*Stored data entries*
BEGIN
What follows belongs to an exercise in optimizing a design on an open flow for small area and a short achievable clock period; a production flow would make more cautious choices.
No run shown here included a check of the RTL's function; only the layout flow was run.

==> flow/design.v (outline; a module is shown in full before it is edited, if it fits) <==
// module cordic: 3098 lines
module cordic (
    input  wire        clk,
    input  wire        rst,
    input  wire        valid_i,
    input  wire signed [16:0] x_i,
    input  wire signed [16:0] y_i,
    output wire        valid_o,
    output wire signed [16:0] x_o,
    output wire signed [16:0] y_o
    );
  // ...
==> flow/run.sh <==
#!/bin/bash
# synth_recipe.tcl (not shown) runs the flow's synth.tcl, then flattens the netlist and writes it again
# the make line also repeats each setting of config.mk as NAME=value (left out here)
make -C /OpenROAD-flow-scripts/flow DESIGN_CONFIG=/design/flow/config.mk WORK_HOME=/design/flow/orfs CLKGATE_MAP_FILE= SYNTH_SCRIPT=/design/flow/synth_recipe.tcl finish
==> flow/config.mk <==
export PLATFORM = sky130hd
export DESIGN_NAME = cordic
export DESIGN_NICKNAME = cordic
export VERILOG_FILES = /design/flow/design.v
export SDC_FILE = /design/flow/constraint.sdc
export NUM_CORES = 4
export LEC_CHECK = 0
export CAP_MARGIN = 20
export CORE_MARGIN = 2
export CORE_UTILIZATION = 40
export SLEW_MARGIN = 20
==> flow/constraint.sdc <==
create_clock -name core_clock -period 4.6 [get_ports {clk}]
set_input_delay 0.9200 -clock core_clock [delete_from_list [all_inputs] [get_ports {clk}]]
set_output_delay 0.9200 -clock core_clock [all_outputs]
set_load 0.01 [all_outputs]
==> impl_metrics.ini, run 1 <==
[placed_design]
hpwl_um = 61180
gp_congestion = 0.8230
pre_cts_slack_ps = 767.6

[synth]
synth_nets = 4098
synthSimpleGateAreaFrac_pct = 8.319
synthXorXnorAreaFrac_pct = 14.24
netlist_instances = 3398
synthMuxAreaShare_pct = 0.4851
synthAdderAreaFrac_pct = 29.00
synth_area_sq_um = 34820

[global_routing]
grt-busiest-layer = met2
use_met2_pct = 31.69
grt_max_degree = 21

[detailed_routing]
via_per_inst = 4.786

[layout]
regArea_sq_um = 11510
final_cell_mix = dfxtp_1 (575), inv_1 (439), ha_1 (423)
multiInputGateArea_sq_um = 21520
multi_input_cells = 2349
multi_input_area_share_pct = 54.71

[setup_path]
r2r_end = rd9$_DFF_P_
path_buf_inv = 1

[timing]
drv_slew = 0
period_minus_slack_ps = 3830

[clock_network]
cts_setup_buffers = 0
cts_sinks = 575

[outcome]
outcome = complete, no violations
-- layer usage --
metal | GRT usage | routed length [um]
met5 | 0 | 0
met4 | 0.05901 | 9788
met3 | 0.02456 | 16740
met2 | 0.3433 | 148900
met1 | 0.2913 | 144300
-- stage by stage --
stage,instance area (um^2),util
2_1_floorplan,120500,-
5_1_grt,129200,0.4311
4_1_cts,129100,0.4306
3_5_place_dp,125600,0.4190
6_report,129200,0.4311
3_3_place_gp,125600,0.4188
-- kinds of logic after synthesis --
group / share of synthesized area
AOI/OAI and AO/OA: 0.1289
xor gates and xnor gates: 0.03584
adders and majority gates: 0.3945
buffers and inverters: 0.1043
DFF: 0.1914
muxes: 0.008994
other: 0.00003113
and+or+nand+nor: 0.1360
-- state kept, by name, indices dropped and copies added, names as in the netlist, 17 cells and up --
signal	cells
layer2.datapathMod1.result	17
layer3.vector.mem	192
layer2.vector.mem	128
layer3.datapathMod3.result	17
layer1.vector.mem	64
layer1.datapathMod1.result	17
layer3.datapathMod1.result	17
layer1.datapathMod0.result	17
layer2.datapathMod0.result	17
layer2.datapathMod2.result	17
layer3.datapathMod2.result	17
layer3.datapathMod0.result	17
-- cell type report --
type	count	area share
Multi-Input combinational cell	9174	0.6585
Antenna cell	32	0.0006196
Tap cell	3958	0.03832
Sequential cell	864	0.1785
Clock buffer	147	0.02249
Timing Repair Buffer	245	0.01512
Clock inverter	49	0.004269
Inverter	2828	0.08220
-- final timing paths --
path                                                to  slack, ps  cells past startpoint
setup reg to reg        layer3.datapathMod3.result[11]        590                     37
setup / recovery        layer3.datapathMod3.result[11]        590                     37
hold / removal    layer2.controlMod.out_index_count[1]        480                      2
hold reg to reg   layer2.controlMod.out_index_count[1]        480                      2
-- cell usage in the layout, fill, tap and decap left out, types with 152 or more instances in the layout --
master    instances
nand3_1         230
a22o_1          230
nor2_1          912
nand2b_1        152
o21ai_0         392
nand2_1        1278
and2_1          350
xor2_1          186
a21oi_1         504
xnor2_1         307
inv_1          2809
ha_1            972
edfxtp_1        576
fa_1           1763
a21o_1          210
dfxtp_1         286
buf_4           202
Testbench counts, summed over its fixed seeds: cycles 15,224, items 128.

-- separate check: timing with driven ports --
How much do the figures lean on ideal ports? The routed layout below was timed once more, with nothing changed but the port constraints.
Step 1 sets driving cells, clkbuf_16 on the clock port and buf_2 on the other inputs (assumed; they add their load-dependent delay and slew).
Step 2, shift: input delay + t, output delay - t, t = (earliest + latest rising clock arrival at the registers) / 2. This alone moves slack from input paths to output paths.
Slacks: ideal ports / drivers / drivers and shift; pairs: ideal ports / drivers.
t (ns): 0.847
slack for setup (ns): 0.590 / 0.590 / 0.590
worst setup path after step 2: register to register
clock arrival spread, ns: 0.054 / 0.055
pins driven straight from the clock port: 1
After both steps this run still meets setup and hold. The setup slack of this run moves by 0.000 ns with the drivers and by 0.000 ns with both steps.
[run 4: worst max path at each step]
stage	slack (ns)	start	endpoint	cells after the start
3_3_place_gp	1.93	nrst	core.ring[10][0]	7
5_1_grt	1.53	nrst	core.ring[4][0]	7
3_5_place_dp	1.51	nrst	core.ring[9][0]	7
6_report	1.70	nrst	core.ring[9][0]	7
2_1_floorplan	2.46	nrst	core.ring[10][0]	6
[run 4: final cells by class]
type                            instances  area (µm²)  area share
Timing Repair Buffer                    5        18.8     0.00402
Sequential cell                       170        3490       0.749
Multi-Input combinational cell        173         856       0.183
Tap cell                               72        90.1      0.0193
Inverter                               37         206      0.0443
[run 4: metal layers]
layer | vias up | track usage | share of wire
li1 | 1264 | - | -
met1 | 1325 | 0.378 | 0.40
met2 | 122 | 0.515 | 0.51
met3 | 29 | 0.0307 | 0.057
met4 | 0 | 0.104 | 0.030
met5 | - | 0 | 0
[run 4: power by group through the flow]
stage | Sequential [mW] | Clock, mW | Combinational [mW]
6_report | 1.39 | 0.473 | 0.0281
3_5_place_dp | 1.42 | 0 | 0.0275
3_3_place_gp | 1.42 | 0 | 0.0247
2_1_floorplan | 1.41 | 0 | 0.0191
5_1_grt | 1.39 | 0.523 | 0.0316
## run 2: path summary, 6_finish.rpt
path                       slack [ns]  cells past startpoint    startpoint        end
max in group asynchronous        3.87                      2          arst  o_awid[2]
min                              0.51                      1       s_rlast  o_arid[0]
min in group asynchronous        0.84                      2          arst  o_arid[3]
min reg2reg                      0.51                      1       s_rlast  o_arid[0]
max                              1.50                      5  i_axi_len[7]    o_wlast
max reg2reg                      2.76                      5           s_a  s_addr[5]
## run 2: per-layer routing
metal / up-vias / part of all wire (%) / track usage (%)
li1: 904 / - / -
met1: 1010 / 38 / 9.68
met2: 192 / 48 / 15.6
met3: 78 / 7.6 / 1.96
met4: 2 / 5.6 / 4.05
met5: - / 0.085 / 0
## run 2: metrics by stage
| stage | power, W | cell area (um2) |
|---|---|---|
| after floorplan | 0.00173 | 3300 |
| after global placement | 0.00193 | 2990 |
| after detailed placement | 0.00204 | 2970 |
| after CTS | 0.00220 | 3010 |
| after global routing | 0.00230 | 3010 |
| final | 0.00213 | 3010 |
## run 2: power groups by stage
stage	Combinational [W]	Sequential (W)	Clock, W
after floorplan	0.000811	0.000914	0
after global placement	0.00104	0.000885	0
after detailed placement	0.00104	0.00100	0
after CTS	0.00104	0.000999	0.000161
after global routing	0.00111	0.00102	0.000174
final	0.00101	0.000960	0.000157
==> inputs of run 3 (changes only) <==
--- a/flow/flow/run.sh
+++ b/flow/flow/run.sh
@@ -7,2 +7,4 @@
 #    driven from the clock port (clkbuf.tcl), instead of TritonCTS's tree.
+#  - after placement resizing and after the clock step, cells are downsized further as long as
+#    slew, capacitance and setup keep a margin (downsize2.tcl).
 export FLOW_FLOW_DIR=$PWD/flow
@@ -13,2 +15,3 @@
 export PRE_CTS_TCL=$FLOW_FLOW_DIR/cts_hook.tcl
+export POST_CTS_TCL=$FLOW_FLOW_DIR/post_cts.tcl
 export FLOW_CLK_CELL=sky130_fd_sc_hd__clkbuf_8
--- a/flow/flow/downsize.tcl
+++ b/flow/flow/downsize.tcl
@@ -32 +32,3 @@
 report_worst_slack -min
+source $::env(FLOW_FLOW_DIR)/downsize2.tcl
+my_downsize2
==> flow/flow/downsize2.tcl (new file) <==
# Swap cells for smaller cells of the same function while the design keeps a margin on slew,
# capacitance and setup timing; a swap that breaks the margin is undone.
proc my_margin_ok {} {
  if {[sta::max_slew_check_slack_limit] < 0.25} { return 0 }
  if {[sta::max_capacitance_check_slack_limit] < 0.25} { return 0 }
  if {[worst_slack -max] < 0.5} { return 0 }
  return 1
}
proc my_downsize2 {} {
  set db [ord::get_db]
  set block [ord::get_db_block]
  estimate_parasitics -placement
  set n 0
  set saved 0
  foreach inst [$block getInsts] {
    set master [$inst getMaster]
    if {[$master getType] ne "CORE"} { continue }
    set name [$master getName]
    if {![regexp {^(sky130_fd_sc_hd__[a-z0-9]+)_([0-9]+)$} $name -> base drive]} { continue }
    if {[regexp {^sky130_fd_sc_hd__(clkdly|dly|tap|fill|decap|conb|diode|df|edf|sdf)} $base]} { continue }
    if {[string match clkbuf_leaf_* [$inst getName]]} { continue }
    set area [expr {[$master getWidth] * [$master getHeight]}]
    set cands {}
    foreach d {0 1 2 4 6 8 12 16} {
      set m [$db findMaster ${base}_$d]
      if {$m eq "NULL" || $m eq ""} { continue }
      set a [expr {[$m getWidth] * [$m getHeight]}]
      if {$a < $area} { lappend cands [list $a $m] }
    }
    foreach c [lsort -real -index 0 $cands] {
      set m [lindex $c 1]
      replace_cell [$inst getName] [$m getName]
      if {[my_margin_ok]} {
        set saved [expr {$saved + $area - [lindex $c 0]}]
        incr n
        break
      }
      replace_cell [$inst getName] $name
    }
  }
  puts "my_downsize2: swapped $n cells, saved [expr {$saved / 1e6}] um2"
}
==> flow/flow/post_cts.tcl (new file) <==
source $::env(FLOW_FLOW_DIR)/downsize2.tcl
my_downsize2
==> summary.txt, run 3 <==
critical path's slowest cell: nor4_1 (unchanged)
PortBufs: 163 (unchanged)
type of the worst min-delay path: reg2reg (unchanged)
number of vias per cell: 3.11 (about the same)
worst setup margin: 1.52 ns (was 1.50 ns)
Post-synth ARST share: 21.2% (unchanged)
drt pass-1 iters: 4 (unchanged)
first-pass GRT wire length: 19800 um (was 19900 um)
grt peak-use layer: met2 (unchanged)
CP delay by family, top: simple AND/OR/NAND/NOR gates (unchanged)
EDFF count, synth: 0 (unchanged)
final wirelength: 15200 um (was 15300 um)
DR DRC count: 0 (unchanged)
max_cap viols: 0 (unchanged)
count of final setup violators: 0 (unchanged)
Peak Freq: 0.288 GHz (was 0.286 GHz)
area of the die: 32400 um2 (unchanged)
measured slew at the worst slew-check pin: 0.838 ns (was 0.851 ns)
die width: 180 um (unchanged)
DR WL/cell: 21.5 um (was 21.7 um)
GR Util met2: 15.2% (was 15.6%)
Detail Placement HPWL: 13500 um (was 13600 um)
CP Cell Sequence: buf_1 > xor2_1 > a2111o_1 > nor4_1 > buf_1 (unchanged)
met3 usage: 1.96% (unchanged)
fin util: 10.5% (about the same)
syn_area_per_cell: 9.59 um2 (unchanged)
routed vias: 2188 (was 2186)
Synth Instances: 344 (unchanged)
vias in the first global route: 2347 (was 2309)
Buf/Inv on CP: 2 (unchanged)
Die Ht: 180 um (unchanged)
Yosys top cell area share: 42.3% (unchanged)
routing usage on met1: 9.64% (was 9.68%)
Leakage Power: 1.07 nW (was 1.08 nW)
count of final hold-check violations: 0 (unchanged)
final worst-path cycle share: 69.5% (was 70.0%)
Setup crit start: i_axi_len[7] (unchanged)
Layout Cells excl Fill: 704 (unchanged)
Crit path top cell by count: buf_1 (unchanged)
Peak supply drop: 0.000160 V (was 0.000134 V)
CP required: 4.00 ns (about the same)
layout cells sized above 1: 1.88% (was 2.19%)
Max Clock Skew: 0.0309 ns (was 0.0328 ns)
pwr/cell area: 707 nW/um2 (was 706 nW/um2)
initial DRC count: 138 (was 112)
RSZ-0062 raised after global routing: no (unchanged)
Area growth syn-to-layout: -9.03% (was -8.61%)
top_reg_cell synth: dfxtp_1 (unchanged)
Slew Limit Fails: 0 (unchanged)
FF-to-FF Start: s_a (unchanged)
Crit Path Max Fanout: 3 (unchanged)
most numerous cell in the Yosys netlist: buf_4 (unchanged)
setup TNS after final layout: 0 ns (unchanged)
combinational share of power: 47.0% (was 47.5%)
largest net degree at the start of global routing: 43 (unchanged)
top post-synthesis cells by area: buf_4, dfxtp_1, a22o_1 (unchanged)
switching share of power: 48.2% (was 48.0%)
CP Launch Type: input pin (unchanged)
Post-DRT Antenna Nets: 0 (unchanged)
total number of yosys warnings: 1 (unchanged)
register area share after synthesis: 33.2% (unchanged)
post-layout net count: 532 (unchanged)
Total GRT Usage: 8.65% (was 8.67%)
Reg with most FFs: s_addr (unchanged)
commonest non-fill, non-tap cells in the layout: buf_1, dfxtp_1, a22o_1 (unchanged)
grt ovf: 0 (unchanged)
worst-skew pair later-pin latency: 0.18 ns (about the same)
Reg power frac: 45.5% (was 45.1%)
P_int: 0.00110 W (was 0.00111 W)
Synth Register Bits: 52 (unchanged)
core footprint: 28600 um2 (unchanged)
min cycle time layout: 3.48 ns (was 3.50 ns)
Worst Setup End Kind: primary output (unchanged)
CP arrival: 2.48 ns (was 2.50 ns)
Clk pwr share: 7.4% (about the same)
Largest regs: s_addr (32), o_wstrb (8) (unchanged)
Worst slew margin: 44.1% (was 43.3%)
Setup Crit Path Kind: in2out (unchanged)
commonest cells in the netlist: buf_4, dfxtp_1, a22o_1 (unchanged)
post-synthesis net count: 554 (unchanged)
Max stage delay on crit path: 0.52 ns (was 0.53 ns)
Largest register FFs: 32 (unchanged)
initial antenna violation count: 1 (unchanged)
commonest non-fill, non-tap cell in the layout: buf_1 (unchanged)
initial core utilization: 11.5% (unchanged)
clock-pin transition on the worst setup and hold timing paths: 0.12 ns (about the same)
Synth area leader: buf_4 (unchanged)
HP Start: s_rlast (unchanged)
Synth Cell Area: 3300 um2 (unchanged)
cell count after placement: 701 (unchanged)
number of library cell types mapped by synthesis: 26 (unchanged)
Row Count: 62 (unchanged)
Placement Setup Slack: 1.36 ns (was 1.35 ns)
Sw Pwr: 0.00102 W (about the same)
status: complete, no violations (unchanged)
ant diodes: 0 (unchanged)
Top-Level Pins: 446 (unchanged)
This design comes from an exercise in tuning for small area and a short achievable clock period on the open sky130 flow, not from production work. In this exercise RTL edits were held to simulation tests only and were not proved equivalent to the original. No activity file was given, so power comes from the tool's default toggle rates.

==> wip/sierra <==
Design cu_top, start of the top module:
module cu_top 	#(parameter RF_DATASIZE=16, ADDRESS_WIDTH=4, SIGNAL_WIDTH=3)
		(
			input wire clk, reset, stall,
			input wire  ps_cu_trunc, ps_cu_float, 
			input wire ps_mul_en,ps_mul_otreg,
			input wire[3:0] ps_mul_dtsts,
			input wire[1:0] ps_mul_cls, ps_mul_sc,
			output wire mul_ps_mv, mul_ps_mn, mul_ps_mu, mul_ps_mi,
			input wire[(SIGNAL_WIDTH-1):0]ps_xb_w_cuEn,
			input wire ps_xb_w_bcEn,
			input wire[(ADDRESS_WIDTH-1):0] ps_xb_raddx, ps_xb_raddy, ps_xb_wadd,
			input wire [RF_DATASIZE-1:0] bc_dt,
			output wire [RF_DATASIZE-1:0] xb_dtx,	
			input wire ps_shf_en,
			input wire [1:0] ps_shf_cls,
			output wire shf_ps_sv, shf_ps_sz,
			input wire ps_alu_en,
			input wire [1:0]ps_alu_hc, ps_alu_sc2,
			input wire [2:0]ps_alu_sc1,
			input wire ps_alu_sat, ps_alu_ci, 
			output wire alu_ps_az, alu_ps_an, alu_ps_ac, alu_ps_av, alu_ps_au, alu_ps_as, alu_ps_ai,
			output wire alu_ps_compd
		);
	wire [RF_DATASIZE-1:0] xb_dty;
	wire xb_rf_w_En;
	wire [RF_DATASIZE-1:0] xb_rf_dt, alu_xb_dt, shf_xb_dt, mul_xb_dt, rf_xb_dtx, rf_xb_dty;
	crossbar #(.DATA_WIDTH(RF_DATASIZE), .ADDRESS_WIDTH(ADDRESS_WIDTH), .SIGNAL_WIDTH(SIGNAL_WIDTH)) xb_obj
		(	clk, stall,
			ps_xb_w_cuEn, ps_xb_w_bcEn,
			ps_xb_wadd, ps_xb_raddx, ps_xb_raddy,
			bc_dt, alu_xb_dt, shf_xb_dt, mul_xb_dt, rf_xb_dtx, rf_xb_dty,
			xb_dtx, xb_dty, 
  ...
==> flow/config.mk <==
export PLATFORM = sky130hd
export DESIGN_NAME = cu_top
export DESIGN_NICKNAME = cu_top
export VERILOG_FILES = /design/flow/design.v
export SDC_FILE = /design/flow/constraint.sdc
export NUM_CORES = 4
export LEC_CHECK = 0
export CAP_MARGIN = 60
export CORE_MARGIN = 2
export CORE_UTILIZATION = 35
export PLACE_DENSITY = 0.55
export SLEW_MARGIN = 60
==> flow/constraint.sdc <==
create_clock -name core_clock -period 28.0 [get_ports {clk}]
set_input_delay 5.6000 -clock core_clock [delete_from_list [all_inputs] [get_ports {clk}]]
set_output_delay 5.6000 -clock core_clock [all_outputs]
set_load 0.01 [all_outputs]
run.sh (not shown) runs the stock make flow with config.mk's settings and CLKGATE_MAP_FILE= SYNTH_SCRIPT=/design/flow/synth_recipe.tcl, a recipe that flattens the netlist after the stock synthesis.
==> inputs of wip/amber, as changes to wip/sierra <==
--- a/flow/config.mk
+++ b/flow/config.mk
@@ -7,3 +7,3 @@
 export LEC_CHECK = 0
-export CAP_MARGIN = 60
+export CAP_MARGIN = 20
 export CORE_MARGIN = 2
@@ -11,2 +11,2 @@
 export PLACE_DENSITY = 0.55
-export SLEW_MARGIN = 60
+export SLEW_MARGIN = 20
==> impl_metrics.env <==
export IMPL_layout_nonclk_buf_share_pct=4.042
export IMPL_outcome="no timing/DRC/antenna violations"
export IMPL_final_common_cell="nor2_1"
export IMPL_worstMarginPinSlew_ns=1.207
export IMPL_multi_input_area_share_pct=64.90
export IMPL_p_per_area_nw_per_um2=147.9
export IMPL_fin_util_pct=38.59
export IMPL_seq_power_share_pct=12.6
export IMPL_viasPerCell=6.429
export IMPL_slowest_delay_ns=0.93
Source of the figures above: wip/amber
Source: an optimization exercise on an open RTL-to-GDS flow (aim: small area). Production flows keep margins and buffers that such runs may drop. At most, simulation tests tie the RTL to the original design; equivalence was not proved.

== build 79 ==
==> flow/design.v (excerpt) <==
module main(in, op, apply, tail, valid, empty, clk, reset);
    input clk, reset, apply;
    input [7:0] in;
    input [2:0] op;
    output [7:0] tail;
    output reg valid;
    output empty;
    reg [7:0] t, f0, f1, f2, f3;
    reg [2:0] sz;
    wire n0  = ~sz[2] & ~sz[0];    
    wire n1  = ~sz[1] &  sz[0];
    wire n2  = ~sz[2] &  sz[1];
    wire n3  =  sz[2] &  sz[0];
    wire n4  =  sz[1] & ~sz[0];
    wire n5  =  sz[2] & ~sz[1];
    wire le1 = ~sz[2] & ~sz[1];
    wire le2 = ~sz[2];
    wire le3 = ~sz[2] |  sz[0];
    wire two =  sz[2] |  sz[1];    
    wire [2:0] sz_up = {sz[1:0], ~sz[2]};
    wire [2:0] sz_dn = {~sz[0], sz[2:1]};
    assign tail = t;
    assign empty = n0;
    wire [7:0] a = f0;                         
    wire [7:0] b = n2 ? t : f1;                
    wire is_add = (op == 3'd2);
    wire is_mul = (op == 3'd3);
    wire is_sub = (op == 3'd4);
    wire is_quo = (op == 3'd5);
    wire is_rem = (op == 3'd6);
    wire is_div = is_quo | is_rem;
    wire [7:0] hz;
    assign hz[0] = 1'b1;
    assign hz[1] = hz[0] & ~a[7];
    assign hz[2] = hz[1] & ~a[6];
    assign hz[3] = hz[2] & ~a[5];
    assign hz[4] = hz[3] & ~a[4];
    assign hz[5] = hz[4] & ~a[3];
    assign hz[6] = hz[5] & ~a[2];
    assign hz[7] = hz[6] & ~a[1];
    wire [7:0] quo;
    wire [0:0] d7_x, d7_y, d7_s, d7_r;
    wire [1:0] d7_c;
    assign d7_x = b[7];
    assign d7_y = ~a[0:0];
    assign d7_c[1] = d7_x[0] | ~a[0];
    assign quo[7] = d7_c[1] & hz[7];
    assign d7_s[0] = 1'b0;   
    assign d7_r[0] = d7_x[0] ^ (quo[7] & a[0]);
    wire [1:0] d6_x, d6_y, d6_s, d6_r;
    wire [2:0] d6_c;
    assign d6_x = {d7_r, b[6]};
    assign d6_y = ~a[1:0];
    assign d6_c[1] = d6_x[0] | ~a[0];
    assign d6_c[2] = (d6_x[1] ^ d6_y[1]) ? d6_c[1] : d6_x[1];
    assign d6_s[1] = 1'b0;   
    assign quo[6] = d6_c[2] & hz[6];
    assign d6_s[0] = 1'b0;   
    assign d6_r[0] = d6_x[0] ^ (quo[6] & a[0]);
  ...
Size: ~570 cells after synthesis, about 44 flip-flops, about 4900 um2 of cells after synthesis.
==> flow/config.mk <==
export PLATFORM = sky130hd
export DESIGN_NAME = main
export DESIGN_NICKNAME = main
export VERILOG_FILES = /design/flow/design.v
export SDC_FILE = /design/flow/constraint.sdc
export NUM_CORES = 4
export LEC_CHECK = 0
export CAP_MARGIN = 20
export CORE_MARGIN = 2
export CORE_UTILIZATION = 40
export SLEW_MARGIN = 20
==> flow/constraint.sdc <==
create_clock -name core_clock -period 15.0 [get_ports {clk}]
set_input_delay 3.0000 -clock core_clock [delete_from_list [all_inputs] [get_ports {clk}]]
set_output_delay 3.0000 -clock core_clock [all_outputs]
set_load 0.01 [all_outputs]
standard.sh (not shown) runs the stock make flow with config.mk's settings and CLKGATE_MAP_FILE= SYNTH_SCRIPT=/design/flow/synth_recipe.tcl, a recipe that flattens the netlist after the stock synthesis.
==> flow/flow/run.sh <==
#!/bin/bash
# The standard layout (standard.sh: ORFS from synthesis to the final layout), with these
# changes, all made through ORFS's own variables:
#  - each port gets a sky130_fd_sc_hd__buf_1 as its buffer (buffer_ports -buffer_cell)
#    instead of the default clkdlybuf4s50_1;
#  - clock tree synthesis builds from clkbuf_4/clkbuf_8 and adds no dummy loads;
#  - after global routing's timing repair, repair_timing -recover_power downsizes gates
#    that have slack to spare (RECOVER_POWER).
# Synthesis is the standard one, unchanged. The make output goes to standard.log in the
# work folder; ORFS's per-step logs stay under orfs/logs/.
set -euo pipefail
bash standard.sh synth > synth.log 2>&1
export BUFFER_PORTS_ARGS="-buffer_cell sky130_fd_sc_hd__buf_1"
export CTS_ARGS="-sink_clustering_enable -repair_clock_nets -dont_use_dummy_load -buf_list {sky130_fd_sc_hd__clkbuf_4 sky130_fd_sc_hd__clkbuf_8}"
export RECOVER_POWER=${RECOVER_POWER_PCT:-100}
bash standard.sh finish > standard.log 2>&1
Modified inputs, build 72 compared to build 79
-- flow/design.v --
<<< build 79, line 22
    assign tail = t;
    assign empty = n0;
    wire [7:0] a = f0;                         
    wire [7:0] b = n2 ? t : f1;                
    wire is_add = (op == 3'd2);
    wire is_mul = (op == 3'd3);
>>> build 72, line 22
    assign tail = t;
    assign empty = n0;
    reg [7:0] a, b;
    always @(*)
        case (1'b1)
            n2: begin a = f3; b = t;  end
            n3: begin a = f2; b = f3; end
            n4: begin a = f1; b = f2; end
            default: begin a = f0; b = f1; end
        endcase
    wire is_add = (op == 3'd2);
    wire is_mul = (op == 3'd3);
<<< build 79, line 308
        end
    always @(posedge clk)
        if (ok) begin
            if (!pop) t <= nv;
            if (push) begin
                if (le1) f0 <= t;
                if (le2) f1 <= t;
                if (le3) f2 <= t;
                f3 <= t;
            end else if (pop) begin
                f0 <= f1;
                f1 <= f2;
                f2 <= f3;
            end else begin
                f0 <= le3 ? t : f2;
                f1 <= n5 ? f3 : t;
                f2 <= t;
                f3 <= t;
            end
        end
endmodule
>>> build 72, line 314
        end
    always @(posedge clk)
        if (ok & ~pop) begin
            t <= nv;
            f0 <= f1;
            f1 <= f2;
            f2 <= f3;
            f3 <= t;
        end
endmodule
Notes after the runs:
Comparing build 72 and build 79, the higher met3 demand-to-capacity share in global routing is on build 72.
Completing all stages was not enough for build 72: its layout failed the final checks because of max-capacitance violations, max-slew violations.
Having completed the whole flow, build 79 delivered a layout that passed the timing, design-rule and antenna checks.
The via count of the first global-routing pass on build 72 is in line with that on build 79.
Sort build 72 and build 79 by worst-case setup slack after placement asc -> top: build 72
Against build 79, build 72 comes in 1.1 points lower on sequential share of layout area.
Between build 72 and build 79, cell count is lower for build 72, build 79 comes in above that.
Build 79 was smaller in final cell area than build 72.
Build 72 vs build 79: count of buffering cells on the critical path with inverters included up in build 72
Build 72: worst hold slack after final layout 23 ps below build 79
Re number of top-level pins: no difference whatsoever between build 79 and build 72.
In the tables for build 72 and build 79, total number of placement rows reads higher with build 79.
Diff build 79 -> build 72 | met3 routed wirelength | up by more than half
As far as count of port buffers added during placement goes, build 72 and build 79 are indistinguishable; the numbers are identical.
No functional check of the RTL was part of build 72.

-- port drivers added, routing unchanged --
No port has a modelled driver above. Below, the same layouts with a new extraction and two added sets of constraints.
Step 1, drivers: a clkbuf_16 drives clk and a buf_2 each remaining input, both assumed.
Step 2, shift: input delay + t, output delay - t, t = (earliest + latest rising clock arrival at the registers) / 2. This alone moves slack from input paths to output paths.
Slacks: ideal / step 1 / step 2; pairs: ideal / step 1.
run	shift t [ns]	slack for setup (ns)	worst setup path at the end	latest minus earliest clock arrival (ns)	slew at the worst register clock pin (ns)
build 79	0.321	0.928 / 0.928 / 0.928	register to register	0.017 / 0.017	0.08 / 0.08
build 72	0.325	0.623 / 0.623 / 0.623	register to register	0.019 / 0.019	0.08 / 0.08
END
*Exercise*
Only the lines above from the one with "Peak Freq: 0.288 GHz (was 0.286 GHz)" through the one with "Area growth syn-to-layout: -9.03%" should be duplicated, character for character.

*Output for this exercise*
Peak Freq: 0.288 GHz (was 0.286 GHz)
area of the die: 32400 um2 (unchanged)
measured slew at the worst slew-check pin: 0.838 ns (was 0.851 ns)
die width: 180 um (unchanged)
DR WL/cell: 21.5 um (was 21.7 um)
GR Util met2: 15.2% (was 15.6%)
Detail Placement HPWL: 13500 um (was 13600 um)
CP Cell Sequence: buf_1 > xor2_1 > a2111o_1 > nor4_1 > buf_1 (unchanged)
met3 usage: 1.96% (unchanged)
fin util: 10.5% (about the same)
syn_area_per_cell: 9.59 um2 (unchanged)
routed vias: 2188 (was 2186)
Synth Instances: 344 (unchanged)
vias in the first global route: 2347 (was 2309)
Buf/Inv on CP: 2 (unchanged)
Die Ht: 180 um (unchanged)
Yosys top cell area share: 42.3% (unchanged)
routing usage on met1: 9.64% (was 9.68%)
Leakage Power: 1.07 nW (was 1.08 nW)
count of final hold-check violations: 0 (unchanged)
final worst-path cycle share: 69.5% (was 70.0%)
Setup crit start: i_axi_len[7] (unchanged)
Layout Cells excl Fill: 704 (unchanged)
Crit path top cell by count: buf_1 (unchanged)
Peak supply drop: 0.000160 V (was 0.000134 V)
CP required: 4.00 ns (about the same)
layout cells sized above 1: 1.88% (was 2.19%)
Max Clock Skew: 0.0309 ns (was 0.0328 ns)
pwr/cell area: 707 nW/um2 (was 706 nW/um2)
initial DRC count: 138 (was 112)
RSZ-0062 raised after global routing: no (unchanged)
Area growth syn-to-layout: -9.03% (was -8.61%)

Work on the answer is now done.